Added on to the recovery process, my son was getting married in August and I did wonder if I would ever make it to the church wedding (especially since it was in a chapel on the 3rd floor and no lift.)
So today, I am happy to share this photo of Dexter and I, making our way to church last Saturday for our son’s wedding and I did walk up the flights of stairs to the chapel to witness a most beautiful wedding.
During the wedding ceremony, I cried tears of joy, happiness and gratitude. I am eternally grateful to my God who healed me, especially, since it was not a minor stroke I suffered, and that I am here and well enough to attend this momentous occasion in my life.

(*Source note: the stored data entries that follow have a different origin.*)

## config.mk

```make
export PLATFORM = sky130hd
export DESIGN_NAME = sdram_arb
export DESIGN_NICKNAME = d
export VERILOG_FILES = /design/src/rtl/sdram_arb.sv
export SDC_FILE = /design/constraint.sdc
export NUM_CORES = 1
export LEC_CHECK = 0
export BUFFER_PORTS_ARGS = -buffer_cell sky130_fd_sc_hd__buf_2
export CORE_AREA = 2 2 63 76
export DETAILED_ROUTE_END_ITERATION = 10
export DIE_AREA = 0 0 65 78
export GPL_TIMING_DRIVEN = 0
export SLEW_MARGIN = 25
export SYNTH_ARGS = -nofsm -noshare
export SYNTH_HDL_FRONTEND = slang
export SYNTH_SLANG_ARGS = --single-unit
```

## constraint.sdc

```tcl
create_clock -name clk_100m -period 3 [get_ports clk_100m]
set_input_delay 0.45 -clock clk_100m [delete_from_list [all_inputs] [get_ports clk_100m]]
set_output_delay 0.45 -clock clk_100m [all_outputs]
set_load 0.1 [all_outputs]
```

## src/rtl/sdram_arb.sv

```systemverilog
// sdram_arb: arbiter sharing one SDRAM controller between N_PORTS requesters.
//
// Picks a winner (round robin, or fixed priority when SDRAM_ARB_FIXED_PRIO_EN is
// defined), runs the controller's level request/ack handshake to completion,
// pulses port_done to the winner and aborts transactions that stall.
//
// Ports:
//   clk_100m         system clock
//   rst              asynchronous reset, active-high
//   port_req         per-port request level, held until port_done
//   port_rw_n        per-port direction (0 read, 1 write), sampled at grant
//   port_grant       one-hot grant, high for the whole transaction
//   port_done        one-cycle completion pulse to the granted port
//   sel              index of the granted port for the datapath mux
//   sdram_init_done  controller initialisation complete
//   sdram_wr_req     write request to controller
//   sdram_rd_req     read request to controller
//   sdram_wr_ack     controller write ack (level, multi-cycle)
//   sdram_rd_ack     controller read ack (level, multi-cycle)
//   sys_rw_n         registered direction of the current transaction
//   busy             high whenever the arbiter is not idle
//   timeout_err      sticky stall flag, cleared only by rst
//   err_port         port id of the most recent timed-out transaction
//
// Build option: define SDRAM_ARB_FIXED_PRIO_EN for fixed priority (lowest index wins).
module sdram_arb #(
    parameter int unsigned N_PORTS = 4,
    parameter int unsigned ID_W    = 2,
    parameter int unsigned TIMEOUT = 1024
) (
    input  logic               clk_100m,
    input  logic               rst,
    input  logic [N_PORTS-1:0] port_req,
    input  logic [N_PORTS-1:0] port_rw_n,
    output logic [N_PORTS-1:0] port_grant,
    output logic [N_PORTS-1:0] port_done,
    output logic [ID_W-1:0]    sel,
    input  logic               sdram_init_done,
    output logic               sdram_wr_req,
    output logic               sdram_rd_req,
    input  logic               sdram_wr_ack,
    input  logic               sdram_rd_ack,
    output logic               sys_rw_n,
    output logic               busy,
    output logic               timeout_err,
    output logic [ID_W-1:0]    err_port
);

    localparam logic [1:0] IDLE = 2'd0;
    localparam logic [1:0] REQ  = 2'd1;
    localparam logic [1:0] ACK  = 2'd2;
    localparam logic [1:0] DONE = 2'd3;

    localparam logic [15:0] CNT_LAST = 16'(TIMEOUT - 1);

    logic [1:0]         state_q, state_d;
    logic [N_PORTS-1:0] grant_q, grant_d;
    logic [ID_W-1:0]    sel_q, sel_d;
    logic [ID_W-1:0]    rr_ptr_q, rr_ptr_d;
    logic [ID_W-1:0]    err_port_q, err_port_d;
    logic               sys_rw_n_q, sys_rw_n_d;
    logic               timeout_err_q, timeout_err_d;
    logic [15:0]        cnt_q, cnt_d;

    logic               win_found;
    logic [ID_W-1:0]    win_idx;
    logic [ID_W:0]      cand;
    logic [ID_W-1:0]    ptr_next;
    logic               ack_match;

    // Only the ack matching the registered direction is ever looked at.
    assign ack_match = sys_rw_n_q ? sdram_wr_ack : sdram_rd_ack;

`ifdef SDRAM_ARB_FIXED_PRIO_EN
    // Pointer pinned at 0: the search below degenerates to lowest-index-wins.
    assign ptr_next = '0;
`else
    assign ptr_next = (sel_q == ID_W'(N_PORTS - 1)) ? '0 : sel_q + ID_W'(1);
`endif

    // Search from rr_ptr upwards, wrapping at N_PORTS-1; first requester wins.
    always_comb begin
        win_found = 1'b0;
        win_idx   = '0;
        cand      = '0;
        for (int i = 0; i < int'(N_PORTS); i++) begin
            cand = {1'b0, rr_ptr_q} + (ID_W + 1)'(i);
            if (cand >= (ID_W + 1)'(N_PORTS)) begin
                cand = cand - (ID_W + 1)'(N_PORTS);
            end
            if (!win_found && port_req[cand[ID_W-1:0]]) begin
                win_found = 1'b1;
                win_idx   = cand[ID_W-1:0];
            end
        end
    end

    always_comb begin
        state_d       = state_q;
        grant_d       = grant_q;
        sel_d         = sel_q;
        rr_ptr_d      = rr_ptr_q;
        sys_rw_n_d    = sys_rw_n_q;
        timeout_err_d = timeout_err_q;
        err_port_d    = err_port_q;
        cnt_d         = cnt_q;
        case (state_q)
            IDLE: begin
                if (sdram_init_done && win_found) begin
                    state_d    = REQ;
                    grant_d    = {{(N_PORTS - 1){1'b0}}, 1'b1} << win_idx;
                    sel_d      = win_idx;
                    sys_rw_n_d = port_rw_n[win_idx];
                    cnt_d      = '0;
                end
            end
            REQ, ACK: begin
                cnt_d = cnt_q + 16'd1;
                // A stall wins over a same-cycle ack event.
                if (cnt_q == CNT_LAST) begin
                    state_d       = IDLE;
                    grant_d       = '0;
                    timeout_err_d = 1'b1;
                    err_port_d    = sel_q;
                    rr_ptr_d      = ptr_next;
                end else if (state_q == REQ && ack_match) begin
                    state_d = ACK;
                end else if (state_q == ACK && !ack_match) begin
                    state_d = DONE;
                end
            end
            DONE: begin
                state_d  = IDLE;
                grant_d  = '0;
                rr_ptr_d = ptr_next;
            end
            default: state_d = IDLE;
        endcase
    end

    always_ff @(posedge clk_100m or posedge rst) begin
        if (rst) begin
            state_q       <= IDLE;
            grant_q       <= '0;
            sel_q         <= '0;
            rr_ptr_q      <= '0;
            sys_rw_n_q    <= 1'b0;
            timeout_err_q <= 1'b0;
            err_port_q    <= '0;
            cnt_q         <= '0;
        end else begin
            state_q       <= state_d;
            grant_q       <= grant_d;
            sel_q         <= sel_d;
            rr_ptr_q      <= rr_ptr_d;
            sys_rw_n_q    <= sys_rw_n_d;
            timeout_err_q <= timeout_err_d;
            err_port_q    <= err_port_d;
            cnt_q         <= cnt_d;
        end
    end

    assign port_grant   = grant_q;
    assign port_done    = (state_q == DONE) ? grant_q : '0;
    assign sel          = sel_q;
    assign sys_rw_n     = sys_rw_n_q;
    assign busy         = (state_q != IDLE);
    assign sdram_wr_req = (state_q == REQ) && sys_rw_n_q;
    assign sdram_rd_req = (state_q == REQ) && !sys_rw_n_q;
    assign timeout_err  = timeout_err_q;
    assign err_port     = err_port_q;

endmodule
```

==> results.tsv, run 1 <==
stage	metric	value	unit
clock_network	Worst-path clk slew	0.07	ns
sta	Setup Skew	0.00675	ns
detailed_routing	Vias	1338	
sta	setup TNS	0	ns
sta	Rel. slew slack	0.562	
synth	EDFF count, synth	0	
status	result of the run	finished clean	
place	HPWL after DPL	2580	um
clock_network	CTS tree	yes	
pwr	Worst VDD drop	0.410	mV
detailed_routing	DR iter-0 viols	109	
global_routing	GR Util All Layers	0.157	
clock_network	Sink Count	30	
critical_path	Crit. path cell count	4	
die	Die Footprint	5070	um^2
die	die height	78	um
clock_network	clk buf depth	2	
sta	final slew viol count	0	
final_layout	ant diodes	0	
place	IO Port Bufs	29	
pwr	total leakage power	0.000950	uW
critical_path	CP peak stage delay	0.43	ns
sta	min Tclk post-route	2.03	ns
pwr	Power per Cell Area	1090	nW/um^2
detailed_routing	Routed Antenna Nets	0	
sta	Slew @ Worst Pin	0.656	ns
clock_network	H-tree lvl count	2	
sta	Final setup viols	0	
clock_network	Root Buffer	clkbuf_8	
detailed_routing	drt wl/cell	13.1	um
synth	Synth Net Count	189	
critical_path	CP max-delay cell	buf_2	
final_layout	layout cell share with drive strength beyond 1	0.237	
clock_network	CTS buffer count	5	
critical_path	Crit Path Category	reg2out	
die	I/O Pins	30	
critical_path	Worst Path Buf+Inv	2	
synth	synth unique cells	41	
global_routing	vias in the first global route	1343	
critical_path	crit path capture type	output pin	
place	GPL Wtd Cong	0.760	
clock_network	PostCTS Resize Cnt	0	
detailed_routing	drt total wl	3450	um
global_routing	initial antenna violation count	0	
synth	mapped cell area	1680	um^2
critical_path	CP arrival	1.58	ns
detailed_routing	Vias/cell	5.09	
critical_path	R2R Path Start	cnt_q[12]	
critical_path	worst path cell trace	inv_1, ha_1, nor2b_1, buf_2	
final_layout	Area growth syn-to-layout	21.4	%
min_path	HP Class	in2async	
sta	RSZ-0062 raised after global routing	no	
die	Starting Density	0.393	
clock_network	hold buffers post-CTS	0	
critical_path	Required @ worst endpoint	2.55	ns
critical_path	Setup crit start kind	register	
synth	Synth async-reset ratio	1.00	
global_routing	gr ovfl total	0	
synth	sequential area share after synthesis	0.448	
detailed_routing	Post-route DRC	0	
global_routing	largest net degree at the start of global routing	31	
detailed_routing	DRT Pass-1 Iters	4	
global_routing	global-route wire length before repair	6170	um
synth	Synth Register Bits	30	
clock_network	Setup Fix Bufs, Post-CTS	0	
synth	warnings from Yosys	0	
critical_path	R2R Setup Slk	1.00	ns
sta	Min Hold Slack	0.254	ns
sta	Tcrit/Tclk final	0.677	
critical_path	delay-heaviest family, CP	buffers and inverters	
die	Die Span X	65	um
sta	Final Hold Viols	0	
critical_path	reg2reg end	rr_ptr_q[0]	
synth	syn_area_per_cell	9.86	um^2
synth	ys flop type	dfrtp_1	
clock_network	Clock Latency Late Sink	0.28	ns
run	number of max-cap violations	0	
critical_path	Worst Path Max Fanout	5	
final_layout	Final Net Count	225	
die	# rows	26	
sta	fmax	492	MHz
die	Core Region	4260	um^2
critical_path	Worst R2R Path Depth	4	
synth	cell count after synthesis	170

I wanted to share with my EB community, that God never promised me a life perfect and smooth sailing all the time. But one that even in the most difficult of times or circumstances, He is with me and will help me overcome. I want to add that I am forever grateful for the wisdom given to me about the healing powers of VigourCells and how it transformed my life and empowered my healing so quickly. So much so, I feel the urgency too to share my stroke experience and healing process with as many as possible, because truly we never know when an unfortunate incident may occur, but we can try to reduce the damages as fast and as far as possible. (Guess I now truly have speaking rights? Haha)
I am well and I look forward to going back to the shop next week, and in sharing with you more about the exciting health journey I went through during the last 3 months. Essentially for me, it was truly like walking through the valley of shadow and death and coming back. So difficult at times, I told God this is such a tough path no one (especially me) would want to walk. But walk I did because there must be a very powerful reason for this journey and I believe He is carrying me.
Additionally, the last few months was also a time when I finally got complete rest and learning to let go of many things that were causing stress in my life (even if I didn’t 100% realise or acknowledge them at that time). Truly the peace that surpasses all understanding is so divine.
I plan to hold several thanksgiving meals and I hope that some of you will be able to join me in those sessions. We can talk more then.
Lots of love and looking forward to catching up again with many of you soon.